Requirement:
Go through the records below and write each one out again unchanged.

Dataset entries:
*** Block opens ***
==> src/rtl/trigger_conditioner.sv <==
// trigger_conditioner: min-width stretch, post-pulse holdoff and duration measurement
// of the GPIO trigger before it reaches the trigger pin.
module trigger_conditioner #(
  parameter int CNT_WIDTH  = 32,
  parameter int MIN_PULSE  = 4,
  parameter int HOLDOFF    = 16,
  parameter int TCNT_WIDTH = 16
) (
  input logic ext_clock,
  input logic reset,
  trigger_conditioner_if.slave tc
);
  localparam int HW = HOLDOFF > 1 ? $clog2(HOLDOFF) : 1;
  localparam logic [CNT_WIDTH-1:0] MIN_W = CNT_WIDTH'(MIN_PULSE);
  localparam logic [CNT_WIDTH-1:0] MAX_W = '1;
  localparam logic [HW-1:0] HOLD_INIT = HW'(HOLDOFF > 0 ? HOLDOFF - 1 : 0);
  typedef enum logic [1:0] {IDLE, ACTIVE, STRETCH, HOLD} state_e;
  state_e                state_q, state_d;
  logic                  prev_q, sat_q, sat_d, trig_q, trig_d, cv_q, cv_d;
  logic                  ovf_q, ovf_d, missed_q, missed_d;
  logic [CNT_WIDTH-1:0]  width_q, width_d, cyc_q, cyc_d, width_inc;
  logic [HW-1:0]         hcnt_q, hcnt_d;
  logic [TCNT_WIDTH-1:0] tcnt_q, tcnt_d;
  logic                  rise, done, end_p;
  assign rise      = tc.gpio_trig_in & ~prev_q;
  assign done      = width_q >= MIN_W;
  assign width_inc = width_q == MAX_W ? width_q : width_q + 1'b1;
  always_ff @(posedge ext_clock or negedge reset) begin
    if (!reset) begin
      state_q  <= IDLE;
      prev_q   <= 1'b1;
      sat_q    <= 1'b0;
      trig_q   <= 1'b0;
      cv_q     <= 1'b0;
      ovf_q    <= 1'b0;
      missed_q <= 1'b0;
      width_q  <= '0;
      cyc_q    <= '0;
      hcnt_q   <= '0;
      tcnt_q   <= '0;
    end else begin
      state_q  <= state_d;
      prev_q   <= tc.gpio_trig_in;
      sat_q    <= sat_d;
      trig_q   <= trig_d;
      cv_q     <= cv_d;
      ovf_q    <= ovf_d;
      missed_q <= missed_d;
      width_q  <= width_d;
      cyc_q    <= cyc_d;
      hcnt_q   <= hcnt_d;
      tcnt_q   <= tcnt_d;
    end
  end
  always_comb begin
    state_d  = state_q;
    sat_d    = sat_q;
    trig_d   = trig_q;
    cv_d     = 1'b0;
    ovf_d    = ovf_q;
    missed_d = 1'b0;
    width_d  = width_q;
    cyc_d    = cyc_q;
    hcnt_d   = hcnt_q;
    tcnt_d   = tcnt_q;
    end_p    = 1'b0;
    case (state_q)
      IDLE: if (rise) begin
        state_d = ACTIVE;
        trig_d  = 1'b1;
        width_d = CNT_WIDTH'(1);
        sat_d   = 1'b0;
        tcnt_d  = tcnt_q + 1'b1;
      end
      ACTIVE: if (tc.gpio_trig_in) begin
        width_d = width_inc;
        sat_d   = sat_q | (width_q == MAX_W);
      end else if (done) begin
        end_p = 1'b1;
      end else begin
        state_d = STRETCH;
        width_d = width_inc;
      end
      STRETCH: begin
        missed_d = rise;
        end_p    = done;
        width_d  = done ? width_q : width_inc;
      end
      HOLD: begin
        missed_d = rise;
        state_d  = hcnt_q == '0 ? IDLE : HOLD;
        hcnt_d   = hcnt_q == '0 ? hcnt_q : hcnt_q - 1'b1;
      end
      default: state_d = IDLE;
    endcase
    // Pulse termination is shared by ACTIVE (long input) and STRETCH (short input).
    if (end_p) begin
      trig_d  = 1'b0;
      cyc_d   = width_q;
      ovf_d   = sat_q;
      cv_d    = 1'b1;
      state_d = HOLDOFF == 0 ? IDLE : HOLD;
      hcnt_d  = HOLD_INIT;
    end
  end
  assign tc.trig_out     = trig_q;
  assign tc.busy         = state_q != IDLE;
  assign tc.cycles_out   = cyc_q;
  assign tc.cycles_valid = cv_q;
  assign tc.ovf          = ovf_q;
  assign tc.trig_count   = tcnt_q;
  assign tc.missed       = missed_q;
endmodule

==> src/flat_wrapper.sv <==
// flat-port wrapper written by rule: the top's interface ports become plain ports
module trigger_conditioner_flat 
#(
  parameter int CNT_WIDTH  = 32,
  parameter int MIN_PULSE  = 4,
  parameter int HOLDOFF    = 16,
  parameter int TCNT_WIDTH = 16
)
  (ext_clock, reset, tc_gpio_trig_in, tc_trig_out, tc_busy, tc_cycles_out, tc_cycles_valid, tc_ovf, tc_trig_count, tc_missed);
  trigger_conditioner_if #(.CNT_WIDTH(CNT_WIDTH), .TCNT_WIDTH(TCNT_WIDTH)) tc_i ();
  input logic ext_clock;
  input logic reset;
  input wire logic [$bits(tc_i.gpio_trig_in)-1:0] tc_gpio_trig_in;
  output wire logic [$bits(tc_i.trig_out)-1:0] tc_trig_out;
  output wire logic [$bits(tc_i.busy)-1:0] tc_busy;
  output wire logic [$bits(tc_i.cycles_out)-1:0] tc_cycles_out;
  output wire logic [$bits(tc_i.cycles_valid)-1:0] tc_cycles_valid;
  output wire logic [$bits(tc_i.ovf)-1:0] tc_ovf;
  output wire logic [$bits(tc_i.trig_count)-1:0] tc_trig_count;
  output wire logic [$bits(tc_i.missed)-1:0] tc_missed;
  assign tc_i.gpio_trig_in = tc_gpio_trig_in;
  assign tc_trig_out = tc_i.trig_out;
  assign tc_busy = tc_i.busy;
  assign tc_cycles_out = tc_i.cycles_out;
  assign tc_cycles_valid = tc_i.cycles_valid;
  assign tc_ovf = tc_i.ovf;
  assign tc_trig_count = tc_i.trig_count;
  assign tc_missed = tc_i.missed;
  trigger_conditioner #(.CNT_WIDTH(CNT_WIDTH), .MIN_PULSE(MIN_PULSE), .HOLDOFF(HOLDOFF), .TCNT_WIDTH(TCNT_WIDTH)) u_core (.ext_clock(ext_clock), .reset(reset), .tc(tc_i));
endmodule
==> config.mk <==
export PLATFORM = sky130hd
export DESIGN_NAME = trigger_conditioner_flat
export DESIGN_NICKNAME = d
export VERILOG_FILES = /design/src/rtl/trigger_conditioner_if.sv /design/src/rtl/trigger_conditioner.sv /design/src/flat_wrapper.sv
export SDC_FILE = /design/constraint.sdc
export NUM_CORES = 1
export LEC_CHECK = 0
export ABC_AREA = 1
export CELL_PAD_IN_SITES_DETAIL_PLACEMENT = 0
export CELL_PAD_IN_SITES_GLOBAL_PLACEMENT = 1
export CORE_UTILIZATION = 45
export DETAILED_ROUTE_END_ITERATION = 7
export GPL_TIMING_DRIVEN = 0
export PLACE_DENSITY_LB_ADDON = 0.1
export SLEW_MARGIN = 20
export SYNTH_ARGS = -nofsm -noshare
export SYNTH_HDL_FRONTEND = slang
export SYNTH_SLANG_ARGS = --single-unit
==> constraint.sdc <==
create_clock -name ext_clock -period 5.3 [get_ports ext_clock]
set_clock_uncertainty 0.2 [all_clocks]
set_input_delay 0.795 -clock ext_clock [delete_from_list [all_inputs] [get_ports ext_clock]]
set_output_delay 0.795 -clock ext_clock [all_outputs]
set_load 0.02 [all_outputs]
*** Block closes ***
Task answer:
==> src/rtl/trigger_conditioner.sv <==
// trigger_conditioner: min-width stretch, post-pulse holdoff and duration measurement
// of the GPIO trigger before it reaches the trigger pin.
module trigger_conditioner #(
  parameter int CNT_WIDTH  = 32,
  parameter int MIN_PULSE  = 4,
  parameter int HOLDOFF    = 16,
  parameter int TCNT_WIDTH = 16
) (
  input logic ext_clock,
  input logic reset,
  trigger_conditioner_if.slave tc
);
  localparam int HW = HOLDOFF > 1 ? $clog2(HOLDOFF) : 1;
  localparam logic [CNT_WIDTH-1:0] MIN_W = CNT_WIDTH'(MIN_PULSE);
  localparam logic [CNT_WIDTH-1:0] MAX_W = '1;
  localparam logic [HW-1:0] HOLD_INIT = HW'(HOLDOFF > 0 ? HOLDOFF - 1 : 0);
  typedef enum logic [1:0] {IDLE, ACTIVE, STRETCH, HOLD} state_e;
  state_e                state_q, state_d;
  logic                  prev_q, sat_q, sat_d, trig_q, trig_d, cv_q, cv_d;
  logic                  ovf_q, ovf_d, missed_q, missed_d;
  logic [CNT_WIDTH-1:0]  width_q, width_d, cyc_q, cyc_d, width_inc;
  logic [HW-1:0]         hcnt_q, hcnt_d;
  logic [TCNT_WIDTH-1:0] tcnt_q, tcnt_d;
  logic                  rise, done, end_p;
  assign rise      = tc.gpio_trig_in & ~prev_q;
  assign done      = width_q >= MIN_W;
  assign width_inc = width_q == MAX_W ? width_q : width_q + 1'b1;
  always_ff @(posedge ext_clock or negedge reset) begin
    if (!reset) begin
      state_q  <= IDLE;
      prev_q   <= 1'b1;
      sat_q    <= 1'b0;
      trig_q   <= 1'b0;
      cv_q     <= 1'b0;
      ovf_q    <= 1'b0;
      missed_q <= 1'b0;
      width_q  <= '0;
      cyc_q    <= '0;
      hcnt_q   <= '0;
      tcnt_q   <= '0;
    end else begin
      state_q  <= state_d;
      prev_q   <= tc.gpio_trig_in;
      sat_q    <= sat_d;
      trig_q   <= trig_d;
      cv_q     <= cv_d;
      ovf_q    <= ovf_d;
      missed_q <= missed_d;
      width_q  <= width_d;
      cyc_q    <= cyc_d;
      hcnt_q   <= hcnt_d;
      tcnt_q   <= tcnt_d;
    end
  end
  always_comb begin
    state_d  = state_q;
    sat_d    = sat_q;
    trig_d   = trig_q;
    cv_d     = 1'b0;
    ovf_d    = ovf_q;
    missed_d = 1'b0;
    width_d  = width_q;
    cyc_d    = cyc_q;
    hcnt_d   = hcnt_q;
    tcnt_d   = tcnt_q;
    end_p    = 1'b0;
    case (state_q)
      IDLE: if (rise) begin
        state_d = ACTIVE;
        trig_d  = 1'b1;
        width_d = CNT_WIDTH'(1);
        sat_d   = 1'b0;
        tcnt_d  = tcnt_q + 1'b1;
      end
      ACTIVE: if (tc.gpio_trig_in) begin
        width_d = width_inc;
        sat_d   = sat_q | (width_q == MAX_W);
      end else if (done) begin
        end_p = 1'b1;
      end else begin
        state_d = STRETCH;
        width_d = width_inc;
      end
      STRETCH: begin
        missed_d = rise;
        end_p    = done;
        width_d  = done ? width_q : width_inc;
      end
      HOLD: begin
        missed_d = rise;
        state_d  = hcnt_q == '0 ? IDLE : HOLD;
        hcnt_d   = hcnt_q == '0 ? hcnt_q : hcnt_q - 1'b1;
      end
      default: state_d = IDLE;
    endcase
    // Pulse termination is shared by ACTIVE (long input) and STRETCH (short input).
    if (end_p) begin
      trig_d  = 1'b0;
      cyc_d   = width_q;
      ovf_d   = sat_q;
      cv_d    = 1'b1;
      state_d = HOLDOFF == 0 ? IDLE : HOLD;
      hcnt_d  = HOLD_INIT;
    end
  end
  assign tc.trig_out     = trig_q;
  assign tc.busy         = state_q != IDLE;
  assign tc.cycles_out   = cyc_q;
  assign tc.cycles_valid = cv_q;
  assign tc.ovf          = ovf_q;
  assign tc.trig_count   = tcnt_q;
  assign tc.missed       = missed_q;
endmodule

==> src/flat_wrapper.sv <==
// flat-port wrapper written by rule: the top's interface ports become plain ports
module trigger_conditioner_flat 
#(
  parameter int CNT_WIDTH  = 32,
  parameter int MIN_PULSE  = 4,
  parameter int HOLDOFF    = 16,
  parameter int TCNT_WIDTH = 16
)
  (ext_clock, reset, tc_gpio_trig_in, tc_trig_out, tc_busy, tc_cycles_out, tc_cycles_valid, tc_ovf, tc_trig_count, tc_missed);
  trigger_conditioner_if #(.CNT_WIDTH(CNT_WIDTH), .TCNT_WIDTH(TCNT_WIDTH)) tc_i ();
  input logic ext_clock;
  input logic reset;
  input wire logic [$bits(tc_i.gpio_trig_in)-1:0] tc_gpio_trig_in;
  output wire logic [$bits(tc_i.trig_out)-1:0] tc_trig_out;
  output wire logic [$bits(tc_i.busy)-1:0] tc_busy;
  output wire logic [$bits(tc_i.cycles_out)-1:0] tc_cycles_out;
  output wire logic [$bits(tc_i.cycles_valid)-1:0] tc_cycles_valid;
  output wire logic [$bits(tc_i.ovf)-1:0] tc_ovf;
  output wire logic [$bits(tc_i.trig_count)-1:0] tc_trig_count;
  output wire logic [$bits(tc_i.missed)-1:0] tc_missed;
  assign tc_i.gpio_trig_in = tc_gpio_trig_in;
  assign tc_trig_out = tc_i.trig_out;
  assign tc_busy = tc_i.busy;
  assign tc_cycles_out = tc_i.cycles_out;
  assign tc_cycles_valid = tc_i.cycles_valid;
  assign tc_ovf = tc_i.ovf;
  assign tc_trig_count = tc_i.trig_count;
  assign tc_missed = tc_i.missed;
  trigger_conditioner #(.CNT_WIDTH(CNT_WIDTH), .MIN_PULSE(MIN_PULSE), .HOLDOFF(HOLDOFF), .TCNT_WIDTH(TCNT_WIDTH)) u_core (.ext_clock(ext_clock), .reset(reset), .tc(tc_i));
endmodule
==> config.mk <==
export PLATFORM = sky130hd
export DESIGN_NAME = trigger_conditioner_flat
export DESIGN_NICKNAME = d
export VERILOG_FILES = /design/src/rtl/trigger_conditioner_if.sv /design/src/rtl/trigger_conditioner.sv /design/src/flat_wrapper.sv
export SDC_FILE = /design/constraint.sdc
export NUM_CORES = 1
export LEC_CHECK = 0
export ABC_AREA = 1
export CELL_PAD_IN_SITES_DETAIL_PLACEMENT = 0
export CELL_PAD_IN_SITES_GLOBAL_PLACEMENT = 1
export CORE_UTILIZATION = 45
export DETAILED_ROUTE_END_ITERATION = 7
export GPL_TIMING_DRIVEN = 0
export PLACE_DENSITY_LB_ADDON = 0.1
export SLEW_MARGIN = 20
export SYNTH_ARGS = -nofsm -noshare
export SYNTH_HDL_FRONTEND = slang
export SYNTH_SLANG_ARGS = --single-unit
==> constraint.sdc <==
create_clock -name ext_clock -period 5.3 [get_ports ext_clock]
set_clock_uncertainty 0.2 [all_clocks]
set_input_delay 0.795 -clock ext_clock [delete_from_list [all_inputs] [get_ports ext_clock]]
set_output_delay 0.795 -clock ext_clock [all_outputs]
set_load 0.02 [all_outputs]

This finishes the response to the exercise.